Astronauts to return to the moon

Will the moon be a platform for space exploration?
Will the moon be a platform for space exploration?
Image: NASA.
NASA, along with private companies, will lead a program aimed at returning to the moon.

    A policy directive signed Dec. 11 by President Donald Trump also calls for missions to Mars.
    "It marks an important step in returning American astronauts to the moon for the first time since 1972 for long-term exploration and use," Trump remarked. "This time, we will not only plant our flag and leave our footprint, we will establish a foundation for an eventual mission to Mars. And perhaps, someday, to many worlds beyond."
    Human exploration of Mars and discovery missions in the solar system have long been space agency objectives. Even so, a NASA news release said that the policy grew from the recommendation by the National Space Council, chaired by Vice President Mike Pence, which met in October.

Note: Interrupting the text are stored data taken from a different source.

`config.mk`:
```
export PLATFORM = sky130hd
export DESIGN_NAME = mem_arbiter
export DESIGN_NICKNAME = d
export VERILOG_FILES = /design/src/rtl/mem_arbiter.sv
export SDC_FILE = /design/constraint.sdc
export NUM_CORES = 1
export LEC_CHECK = 0
export CAP_MARGIN = 25
export CORE_ASPECT_RATIO = 1.1
export CORE_MARGIN = 1
export CORE_UTILIZATION = 41
export DETAILED_ROUTE_END_ITERATION = 12
export PLACE_DENSITY = 0.77
export SETUP_SLACK_MARGIN = 0.5
export SLEW_MARGIN = 20
export SYNTH_ARGS = -nofsm -noshare
export SYNTH_HDL_FRONTEND = slang
export SYNTH_SLANG_ARGS = --single-unit
```
`constraint.sdc`:
```
create_clock -name clk -period 1.59 [get_ports clk]
set_input_delay 0.318 -clock clk [delete_from_list [all_inputs] [get_ports clk]]
set_output_delay 0.318 -clock clk [all_outputs]
set_load 0.01 [all_outputs]
```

     Trump’s new policy also ends plans to send humans to an asteroid. The asteroid initiative would have involved capturing an asteroid and moving it into orbit around the moon. Astronauts would then make jaunts to lunar orbit to explore the boulder. NASA wanted to use the estimated $1.25 billion program to uncover information about asteroids, which scientists believe played a role in the formation of Earth. A robotic spacecraft would also test navigation technology needed in deep space, as well as technology that could be used to divert an asteroid headed for Earth.
    A NASA news release did not give timelines for a return to the moon. NASA officials previously have spoken of a manned mission to Mars in the 2030s. The new directive will be worked into NASA’s 2019 budget request, according to the space agency.